The role of PGC-1alpha in repeated low-dose cisplatin-induced kidney injury and the progression to chronic kidney disease - Project Summary:
Cisplatin is a first-line chemotherapeutic for many solid organ cancer types, but its usages are limited by its
nephrotoxicity. Thirty percent of patients who receive cisplatin develop acute kidney injury (AKI), which increases
the risk of chronic kidney disease (CKD) and mortality. There are currently no treatment options to prevent or
treat cisplatin-induced kidney injury (CDDP-KI). Cisplatin-induced kidney injury (CDDP-KI) has been extensively
investigated in the past by our lab and many other labs using a single, high-dose model. However, patients are
typically treated with periodic low doses of cisplatin, not a single high dose. Our lab and others have recently
developed a potentially more clinically relevant model utilizing repeated low-dose cisplatin (RLDC) treatment. In
this new model, mice receive 4 weekly doses of low dose cisplatin and are able to survive more than 6-months
post-treatment. The RLDC model can be broken up into two phases. The repeated low-level injury phase, which
consists of the four weeks of cisplatin treatment and is characterized by a mild decline in kidney function,
insignificant levels of tubule cell death, inflammation, and development of fibrosis.
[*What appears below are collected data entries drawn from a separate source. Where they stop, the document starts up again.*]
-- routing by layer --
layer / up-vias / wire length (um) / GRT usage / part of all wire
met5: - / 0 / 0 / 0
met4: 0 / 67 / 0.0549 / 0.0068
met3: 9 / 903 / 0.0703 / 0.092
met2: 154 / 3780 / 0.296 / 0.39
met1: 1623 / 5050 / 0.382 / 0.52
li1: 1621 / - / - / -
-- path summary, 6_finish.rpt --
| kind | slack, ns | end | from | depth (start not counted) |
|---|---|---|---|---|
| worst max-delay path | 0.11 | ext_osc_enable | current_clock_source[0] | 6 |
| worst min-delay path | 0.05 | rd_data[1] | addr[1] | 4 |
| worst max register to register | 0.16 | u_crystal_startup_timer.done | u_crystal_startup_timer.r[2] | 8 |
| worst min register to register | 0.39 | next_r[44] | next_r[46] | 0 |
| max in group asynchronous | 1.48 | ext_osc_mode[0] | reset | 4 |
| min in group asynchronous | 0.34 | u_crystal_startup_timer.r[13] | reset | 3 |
$ cat config.mk
export PLATFORM = sky130hd
export DESIGN_NAME = exec_tail
export DESIGN_NICKNAME = d
export VERILOG_FILES = /design/src/hw/exec_tail_pkg.sv /design/src/hw/exec_tail.sv /design/src/hw/skip_ctrl.sv /design/src/hw/sub_unit.sv
export SDC_FILE = /design/constraint.sdc
export NUM_CORES = 1
export LEC_CHECK = 0
export BUFFER_PORTS_ARGS = -buffer_cell sky130_fd_sc_hd__buf_2
export CAP_MARGIN = 20
export CORE_MARGIN = 4
export CORE_UTILIZATION = 30
export CTS_BUF_LIST = sky130_fd_sc_hd__clkbuf_2
export DETAILED_ROUTE_END_ITERATION = 8
export SLEW_MARGIN = 20
export SYNTH_ARGS = -nofsm -noshare
export SYNTH_HDL_FRONTEND = slang
export SYNTH_SLANG_ARGS = --single-unit
$ cat constraint.sdc
create_clock -name clk -period 5.2 [get_ports clk]
set_input_delay 1.04 -clock clk [delete_from_list [all_inputs] [get_ports clk]]
set_output_delay 1.04 -clock clk [all_outputs]
set_load 0.02 [all_outputs]
$ cat src/hw/exec_tail_pkg.sv
package exec_tail_pkg;
   localparam int DATA_W = 8;
   localparam int CODE_W = 16;
   localparam int PAGE_W = 8;
   localparam logic [7:0] ALL_ONES = 8'hff;
   localparam logic [7:0] BYTE_ZERO = 8'h00;
   localparam logic [7:0] BYTE_ONE = 8'h01;
   localparam logic [7:0] ACC_RESET = 8'h00;
   localparam logic [7:0] TBL_RESET = 8'h00;
   localparam logic [3:0] FLAG_RESET = 4'h0;
   localparam int SKIP_CYCLES = 2;

   typedef enum {
      op_nop, op_sub_borrow_to_memory, op_dec_skip_zero,
      op_dec_skip_zero_to_acc, op_set_byte, op_set_bit,
      op_inc_skip_zero, op_inc_skip_zero_to_acc, op_bit_skip_set,
      op_minus_to_acc, op_minus_to_memory, op_minus_imm,
      op_nibble_exchange, op_nibble_exchange_to_acc, op_skip_if_null,
      op_copy_skip_if_null, op_bit_skip_clear, op_table_read_paged,
      op_table_read_current, op_table_read_last, op_xor_to_acc,
      op_xor_to_memory, op_xor_imm
   } op_e;

   // arithmetic flags of the status byte
   typedef struct packed {
      logic signed_wrap_flag;
      logic result_null_flag;
      logic nibble_carry_flag;
      logic borrow_out_flag;
   } flags_s;

   // one instruction issued to the execute stage
   typedef struct packed {
      logic valid;
      logic [4:0] opcode;
      logic [7:0] mem_operand;
      logic [7:0] immediate;
      logic [2:0] bit_sel;
   } issue_s;

   // memory write-back request
   typedef struct packed {
      logic we;
      logic [7:0] data;
   } mem_wr_s;
endpackage : exec_tail_pkg
--- config.mk ---
export PLATFORM = sky130hd
export DESIGN_NAME = regulator_control_byte_decoder
export DESIGN_NICKNAME = d
export VERILOG_FILES = /design/src/hw/regulator_control_pkg.sv /design/src/hw/regulator_control_byte_decoder.sv /design/src/hw/two_wire_byte_slave.sv
export SDC_FILE = /design/constraint.sdc
export NUM_CORES = 1
export LEC_CHECK = 0
export ABC_AREA = 0
export BUFFER_PORTS_ARGS = -buffer_cell sky130_fd_sc_hd__buf_2
export CORE_ASPECT_RATIO = 0.75
export CORE_MARGIN = 1.5
export CORE_UTILIZATION = 39
export CTS_BUF_LIST = sky130_fd_sc_hd__clkbuf_8
export CTS_CLUSTER_DIAMETER = 60
export CTS_CLUSTER_SIZE = 24
export DETAILED_ROUTE_END_ITERATION = 16
export PLACE_DENSITY = 0.53
export SYNTH_ARGS = -nofsm -noshare
export SYNTH_HDL_FRONTEND = slang
export SYNTH_SLANG_ARGS = --single-unit
export TNS_END_PERCENT = 20
--- constraint.sdc ---
create_clock -name core_clk -period 5.25 [get_ports core_clk]
set_input_delay 0.2625 -clock core_clk [delete_from_list [all_inputs] [get_ports core_clk]]
set_output_delay 0.2625 -clock core_clk [all_outputs]
set_load 0.05 [all_outputs]
--- src/hw/regulator_control_pkg.sv ---
// constants and carriers for the regulator control byte decoder
// assumes a 25 MHz core clock and serial pins that are asynchronous to it
package regulator_control_pkg;

  // ****************************************************************
  // control byte layout
  // ****************************************************************
  localparam int CMD_MSB  = 7;
  localparam int CMD_LSB  = 5;
  localparam int DATA_MSB = 4;
  localparam int DATA_LSB = 0;
  localparam int BYTE_BITS = 8;
  localparam int REG_COUNT = 5;

  typedef struct packed {
    logic [2:0] command_field;
    logic [4:0] data_field;
  } control_byte_s;

  typedef logic [REG_COUNT-1:0][4:0] code_bank_t;

  // ****************************************************************
  // commands
  // ****************************************************************
  localparam logic [2:0] CMD_UPDATE        = 3'h0;
  localparam logic [2:0] CMD_CODE_FIRST    = 3'h1;
  localparam logic [2:0] CMD_CODE_LAST     = 3'h5;
  localparam logic [2:0] CMD_DRIVER_ENABLE = 3'h6;
  localparam logic [2:0] CMD_REG_ENABLE    = 3'h7;

  // ****************************************************************
  // reset values
  // ****************************************************************
  localparam logic [4:0] CODE_RESET    = 5'h1b;
  localparam logic [4:0] ENABLE_RESET  = 5'h01;
  localparam logic [1:0] DRIVER_RESET  = 2'h0;
  localparam logic [3:0] COUNT_RESET   = 4'h0;
  localparam logic [3:0] COUNT_FULL    = 4'h8;
  // idle pin levels: cs_n high, sclk and din low, scl, sda, button and
  // address select high
  localparam logic [6:0] PIN_IDLE      = 7'h4f;

  // ****************************************************************
  // bus addresses
  // ****************************************************************
  localparam logic [6:0] ADDR_SELECT_HIGH = 7'h3f;
  localparam logic [6:0] ADDR_SELECT_LOW  = 7'h4f;

  // ****************************************************************
  // timing
  // ****************************************************************
  localparam int CORE_CLK_HZ        = 25000000;
  localparam int SPI_MAX_RATE_HZ    = 2000000;
  localparam int SPI_MIN_BIT_CYCLES =
    (CORE_CLK_HZ + SPI_MAX_RATE_HZ - 1) / SPI_MAX_RATE_HZ;

endpackage : regulator_control_pkg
After the injury phase, there
is a progression phase that is characterized by persistent inflammation, exacerbated fibrosis, and the
development of CKD. The mechanisms involved in both phases of this model remain largely unknown. The
kidneys have the highest density of mitochondria per organ, second only to the heart. The majority of the
reabsorption performed occurs in the renal proximal tubule epithelial cells (RPTECs). These cells are highly
enriched in mitochondria and rely on fatty acid oxidation (FAO) as their many energy source. Cisplatin has been
shown to disrupt FAO, and defective FAO in RPTEC is seen in other models of fibrosis. Our preliminary data
suggest that the RLDC model causes a decrease in renal function, mitochondrial content, and PGC-1α. PGC-
1α is a master transcriptional regulator of mitochondrial biogenesis, fatty acid oxidation, lipogenesis,
thermogenesis, and glucose metabolism. This research proposal will examine the relationship between PGC-1α
expression and the development of fibrosis/CKD in both phases of the RLDC model. We hypothesize that
increasing PGC-1α expression during the injury and/ or progression phases of RLDC will protect against
kidney injury and prevent progression to CKD, respectively. This hypothesis will be tested with the following
specific aims: Aim 1: Determine the role of PGC-1α in the injury phase of the RLDC model. We hypothesize that
PGC-1α protects from RLDC-induced kidney injury and initiation of fibrosis. We will test this hypothesis by
overexpressing and knocking out PGC-1α during the injury phase of the RLDC model. Aim 2: Determine the role
of PGC-1α in the progression phase of the RLDC model. We hypothesize that increased PGC-1α expression
following cisplatin dosing will prevent RLDC-induced fibrosis and progression to CKD. We will overexpress and
knockout PGC-1α following RLDC dosing.